What is being asked – Keep only those lines of the records that include the string "uses".

Records shown –
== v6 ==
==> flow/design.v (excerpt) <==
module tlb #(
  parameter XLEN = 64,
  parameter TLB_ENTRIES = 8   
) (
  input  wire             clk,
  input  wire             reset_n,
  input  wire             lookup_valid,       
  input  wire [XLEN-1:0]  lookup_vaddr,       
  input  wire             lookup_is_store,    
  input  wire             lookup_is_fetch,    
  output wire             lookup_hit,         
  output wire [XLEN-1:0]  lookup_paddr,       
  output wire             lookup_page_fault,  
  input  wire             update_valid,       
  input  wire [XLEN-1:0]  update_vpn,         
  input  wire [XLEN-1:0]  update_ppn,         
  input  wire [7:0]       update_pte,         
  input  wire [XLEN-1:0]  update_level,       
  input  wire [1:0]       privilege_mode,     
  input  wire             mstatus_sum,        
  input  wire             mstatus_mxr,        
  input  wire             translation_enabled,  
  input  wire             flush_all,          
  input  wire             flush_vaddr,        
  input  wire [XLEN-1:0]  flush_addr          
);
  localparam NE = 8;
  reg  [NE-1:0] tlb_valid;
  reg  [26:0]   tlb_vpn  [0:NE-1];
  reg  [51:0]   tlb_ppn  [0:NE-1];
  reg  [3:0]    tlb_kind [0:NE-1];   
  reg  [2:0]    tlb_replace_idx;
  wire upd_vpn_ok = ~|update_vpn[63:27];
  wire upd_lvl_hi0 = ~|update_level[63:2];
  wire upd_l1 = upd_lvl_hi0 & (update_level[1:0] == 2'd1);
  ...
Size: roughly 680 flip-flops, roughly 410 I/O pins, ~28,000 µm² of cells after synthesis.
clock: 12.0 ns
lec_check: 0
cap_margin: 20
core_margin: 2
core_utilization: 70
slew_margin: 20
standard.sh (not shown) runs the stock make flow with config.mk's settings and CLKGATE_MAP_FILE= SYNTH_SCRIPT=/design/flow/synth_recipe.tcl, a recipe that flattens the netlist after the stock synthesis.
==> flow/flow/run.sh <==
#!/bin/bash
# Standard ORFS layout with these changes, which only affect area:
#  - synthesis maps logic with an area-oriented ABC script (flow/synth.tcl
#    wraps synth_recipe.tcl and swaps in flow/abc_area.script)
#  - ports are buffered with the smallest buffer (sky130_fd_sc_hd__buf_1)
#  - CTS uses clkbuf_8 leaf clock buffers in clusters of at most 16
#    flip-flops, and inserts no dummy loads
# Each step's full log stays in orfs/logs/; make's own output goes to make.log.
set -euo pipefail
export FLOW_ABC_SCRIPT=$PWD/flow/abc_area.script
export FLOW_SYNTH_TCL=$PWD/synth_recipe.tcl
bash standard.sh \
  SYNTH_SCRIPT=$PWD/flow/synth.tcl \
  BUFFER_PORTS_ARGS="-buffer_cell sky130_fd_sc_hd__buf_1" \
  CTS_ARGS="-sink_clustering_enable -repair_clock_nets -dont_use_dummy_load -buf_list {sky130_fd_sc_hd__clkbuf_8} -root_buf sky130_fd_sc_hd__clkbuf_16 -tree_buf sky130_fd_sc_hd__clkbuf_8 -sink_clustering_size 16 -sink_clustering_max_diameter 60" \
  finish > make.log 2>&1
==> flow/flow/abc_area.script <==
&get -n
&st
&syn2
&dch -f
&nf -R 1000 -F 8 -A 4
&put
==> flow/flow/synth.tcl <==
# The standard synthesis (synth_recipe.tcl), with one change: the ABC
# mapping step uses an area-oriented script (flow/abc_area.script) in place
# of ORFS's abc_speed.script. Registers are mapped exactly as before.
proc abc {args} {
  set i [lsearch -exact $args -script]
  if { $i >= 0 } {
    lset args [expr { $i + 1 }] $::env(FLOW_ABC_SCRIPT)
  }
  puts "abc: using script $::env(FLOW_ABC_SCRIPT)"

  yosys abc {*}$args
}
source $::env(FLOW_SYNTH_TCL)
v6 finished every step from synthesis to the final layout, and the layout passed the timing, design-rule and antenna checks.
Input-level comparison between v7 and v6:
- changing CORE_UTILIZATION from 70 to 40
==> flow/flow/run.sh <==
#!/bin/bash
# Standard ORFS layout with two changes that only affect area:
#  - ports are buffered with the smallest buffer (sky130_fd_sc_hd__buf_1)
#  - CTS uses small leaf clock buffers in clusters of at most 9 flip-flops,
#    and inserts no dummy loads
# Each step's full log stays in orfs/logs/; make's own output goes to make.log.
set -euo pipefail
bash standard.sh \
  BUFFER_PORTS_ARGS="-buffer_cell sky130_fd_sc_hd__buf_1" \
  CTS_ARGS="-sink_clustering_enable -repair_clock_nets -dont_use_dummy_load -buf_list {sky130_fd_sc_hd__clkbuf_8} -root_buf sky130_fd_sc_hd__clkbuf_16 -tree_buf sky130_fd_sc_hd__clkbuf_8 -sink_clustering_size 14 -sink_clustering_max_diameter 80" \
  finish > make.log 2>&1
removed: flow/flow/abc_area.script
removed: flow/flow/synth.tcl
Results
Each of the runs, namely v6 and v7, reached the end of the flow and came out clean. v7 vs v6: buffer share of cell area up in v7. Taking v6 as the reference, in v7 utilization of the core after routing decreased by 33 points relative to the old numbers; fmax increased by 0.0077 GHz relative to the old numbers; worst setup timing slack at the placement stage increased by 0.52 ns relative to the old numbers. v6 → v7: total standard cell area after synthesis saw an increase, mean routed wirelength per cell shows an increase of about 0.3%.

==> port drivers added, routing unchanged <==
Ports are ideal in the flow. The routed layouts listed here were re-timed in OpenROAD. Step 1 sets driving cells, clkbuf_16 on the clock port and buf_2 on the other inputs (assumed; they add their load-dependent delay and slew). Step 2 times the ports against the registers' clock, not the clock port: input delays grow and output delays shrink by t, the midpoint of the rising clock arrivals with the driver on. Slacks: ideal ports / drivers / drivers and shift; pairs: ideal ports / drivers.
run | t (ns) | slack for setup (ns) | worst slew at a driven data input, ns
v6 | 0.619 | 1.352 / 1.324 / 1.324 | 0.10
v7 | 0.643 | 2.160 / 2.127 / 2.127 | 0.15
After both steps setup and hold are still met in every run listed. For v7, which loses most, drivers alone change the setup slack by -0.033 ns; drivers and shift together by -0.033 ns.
Context: an optimization exercise on an open-source flow, tuned for small area and few clock cycles per item. The choices shown serve that exercise and are no tape-out recipe. In this exercise RTL edits were held to simulation tests only and were not proved equivalent to the original. The flow treats the clock pin as an ideal source, which a real chip does not have. Power and IR drop assume default switching activity.

## JK
## phase1_top
module phase1_top(
    input clk,
    input rst,
    output [15:0] imem_addr,
    input  [15:0] imem_rdata,
    output [15:0] dmem_addr,
    output [15:0] dmem_wdata,
    output        dmem_we,
    input  [15:0] dmem_rdata
);
Size: ~280 flip-flops, ~83 I/O pins, about 16000 um2 of cells after synthesis.
export LEC_CHECK = 0
export CAP_MARGIN = 20
export CORE_MARGIN = 2
export CORE_UTILIZATION = 60
export CTS_BUF_LIST = sky130_fd_sc_hd__clkbuf_4
export SETUP_SLACK_MARGIN = 0.2
export SLEW_MARGIN = 20
export SYNTH_HIERARCHICAL = 1
create_clock -name core_clock -period 8.0 [get_ports {clk}]
standard.sh (not shown) runs the stock make flow with config.mk's settings and CLKGATE_MAP_FILE= SYNTH_SCRIPT=/design/flow/synth_recipe.tcl, a recipe that flattens the netlist after the stock synthesis.
==> flow/flow/run.sh <==
#!/bin/bash
# Layout flow: the standard flow (standard.sh: unchanged synthesis and
# steps) with three changes: the port buffers are sky130_fd_sc_hd__buf_2
# instead of the cell buffer_ports picks by default, clock tree synthesis
# inserts no dummy loads and puts at most 8 flip-flops on a leaf buffer, and after clock tree synthesis cells on paths
# with slack to spare are downsized (recover.tcl). ORFS writes each tool's
# output to orfs/logs; make's own output goes to flow.log here.
set -euo pipefail
here=$(cd "$(dirname "$0")" && pwd)
export BUFFER_PORTS_ARGS="-buffer_cell sky130_fd_sc_hd__buf_2"
export CTS_ARGS="-sink_clustering_enable -repair_clock_nets -buf_list sky130_fd_sc_hd__clkbuf_4 -sink_clustering_size 8 -sink_clustering_max_diameter 50 -dont_use_dummy_load"
export POST_CTS_TCL="$here/recover.tcl"
bash standard.sh finish > flow.log 2>&1
==> flow/flow/recover.tcl <==
# After clock tree synthesis and its timing repair: downsize cells on paths
# with slack to spare, then legalize the placement again.
repair_timing -recover_power 100 -setup_margin 0.2 -verbose
detailed_placement
check_placement -verbose
Testbench counts of JK, summed over its fixed seeds: cycles 10,331, instructions 10,191.
For MS, these inputs were changed with respect to JK:
--- a/flow/design.v
+++ b/flow/design.v
@@ -329,15 +329,12 @@
 module c_aoi222(input a1, a2, b1, b2, c1, c2, output y);
   assign y = ~((a1 & a2) | (b1 & b2) | (c1 & c2));
 endmodule
 module c_aoi21(input a1, a2, b, output y);
   assign y = ~((a1 & a2) | b);
 endmodule
-module c_nor2(input a, b, output y);
-  assign y = ~(a | b);
-endmodule
 module c_nand2(input a, b, output y);
   assign y = ~(a & b);
 endmodule
 module c_nand3(input a, b, c, output y);
   assign y = ~(a & b & c);
 endmodule
@@ -501,29 +498,24 @@
     for (g = 1; g < 16; g = g + 1) begin : c
       assign col[g] = all[16*(g-1) + b];
     end
     rf_bit u(.s(s), .r(col), .y(q[b]));
   end endgenerate
 endmodule
-module rf_ndec #(parameter K = 1) (input [3:0] a, output y);
-  assign y = ~(a == K);
-endmodule
 module rf_read_x(
   input         en,
   input  [3:0]  addr,
   input         xs,
   input  [15:0] x,
   input  [15:0] r1, r2, r3, r4, r5, r6, r7, r8, r9, r10, r11, r12, r13, r14, r15,
   output [15:0] q
 );
   wire [15:1] s;
   genvar g, b;
   generate for (g = 1; g < 16; g = g + 1) begin : dec
-    wire nd;
-    rf_ndec #(.K(g)) d(.a(addr), .y(nd));
-    c_nor2 o(.a(nd), .b(~en), .y(s[g]));
+    assign s[g] = en & (addr == g);
   end endgenerate
   wire [16*15-1:0] all = {r15, r14, r13, r12, r11, r10, r9, r8, r7, r6, r5, r4, r3, r2, r1};
   generate for (b = 0; b < 16; b = b + 1) begin : bits
     wire [15:1] col;
     for (g = 1; g < 16; g = g + 1) begin : c
       assign col[g] = all[16*(g-1) + b];
@@ -540,12 +532,13 @@
     output [15:0] dmem_wdata,
     output        dmem_we,
     input  [15:0] dmem_rdata
 );
 reg  [15:0] pc;     
 reg         xm;     
+reg         boot;   
 reg         pend;   
 reg         lwb;    
 reg  [3:0]  pr;
 reg  [15:0] lb;
 reg         fz, fv, fn;
 reg  [15:0] R [1:15];
@@ -567,13 +560,13 @@
 wire is_as  = ~op[3] & ~op[2] & ~op[1];    
 wire sub    = op == 4'b0001;
 wire [3:0]  addr_b = (op[3] | op[2]) ? ra : rc;
 wire use_a = is_alu | is_lw | is_sw;
 wire use_b = (~op[3] & ~op[2]) | is_sw | is_lhb | ((is_jr | is_ex) & ~xm);
 wire hazard = pend & ((use_a & (rb == pr)) | (use_b & (addr_b == pr)) | (is_ex & ~xm));
-wire hold   = hazard;
+wire hold   = boot | hazard;
 wire exe    = ~hold;                       
 wire ctl    = exe & ~xm;                   
 wire        iwen  = exe & (is_alu | is_lhb | is_llb | (is_jal & ~xm));
 wire [3:0]  iwa   = (is_jal & ~xm) ? 4'd15 : ra;
 wire        pwr   = pend & ~iwen;          
 wire        wen   = iwen | pwr;
@@ -639,16 +632,16 @@
     4'd7: cond = 1'b1;
     default: cond = 1'b0;
   endcase
 end
 wire taken  = ctl & ((is_br & cond) | is_jal);
 wire to_reg = ctl & (is_jr | is_ex);
-wire n_hold = ~rst & hold;
-wire n_reg  = ~rst & to_reg;
-wire n_tk   = ~rst & taken;
-wire n_inc  = ~rst & exe & ~to_reg & ~taken;
+wire n_hold = hold;
+wire n_reg  = to_reg;
+wire n_tk   = taken;
+wire n_inc  = exe & ~to_reg & ~taken;
 wire [15:0] npc;
 generate for (gi = 0; gi < 16; gi = gi + 1) begin : np
   dp_ao4 u(.s1(n_hold), .d1(pc[gi]), .s2(n_reg), .d2(rdb[gi]), .s3(n_inc), .d3(pc_inc[gi]),
            .s4(n_tk), .d4(sum[gi]), .y(npc[gi]));      
 end endgenerate
 assign imem_addr = npc;
@@ -662,19 +655,21 @@
 end
 wire lw_go = exe & is_lw & (ra != 4'd0);
 always @(posedge clk) begin
   if (rst) begin
     pc   <= 16'h0000;
     xm   <= 1'b0;
+    boot <= 1'b1;
     pend <= 1'b0;
     fz   <= 1'b0;
     fv   <= 1'b0;
     fn   <= 1'b0;
   end else begin
     if (!(ctl & is_ex)) pc <= npc;
     if (exe) xm <= ~xm & is_ex;
+    boot <= 1'b0;
     pend <= lw_go | (pend & iwen & (iwa != pr));
     if (exe & is_alu) begin
       fz <= z_new;
       fv <= v_new;
       fn <= n_new;
     end
Results
Across MS and JK, none had a timing, DRC or antenna violation. For MS, the top layer used by detailed routing was met5, unlike JK, where it was met4. | part of the total power dissipated in combinational logic | MS vs JK | 2.7 points higher |. Between JK and MS, part of the cycle the worst path needs increased. [MS vs JK] least setup slack across all paths after layout: lower in MS. Die area for MS: 0.60% down relative to JK. Summary of MS over JK: worst hold slack increased 0.048 ns, cell area increased 2.2%, final cell count increased 26.
Testbench counts of MS, summed over its fixed seeds: cycles 10,347, instructions 10,191.

## port drivers added, routing unchanged
The results above use ideal ports. As a check the final layouts listed here were re-extracted and re-timed, cells and wires unchanged.
Step 1, drivers: a clkbuf_16 drives clk and a buf_2 each remaining input, both assumed.
Step 2 also shifts input and output timing later by t, the mid clock arrival at the registers, as if the neighbouring blocks saw the same clock.
Three values: ideal ports, drivers, drivers and shift; two values: the first two.
run	t, ns	slack for setup (ns)	worst setup path after step 2	latest minus earliest clock arrival (ns)
JK	0.737	0.299 / 0.264 / 0.157	input to register	0.101 / 0.102
MS	0.735	0.155 / 0.130 / 0.044	input to register	0.064 / 0.064
After both steps every run listed still meets setup and hold. For JK, which loses most, drivers alone change the setup slack by -0.035 ns; drivers and shift together by -0.142 ns.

Task solution –
#  - CTS uses clkbuf_8 leaf clock buffers in clusters of at most 16
# mapping step uses an area-oriented script (flow/abc_area.script) in place
#  - CTS uses small leaf clock buffers in clusters of at most 9 flip-flops,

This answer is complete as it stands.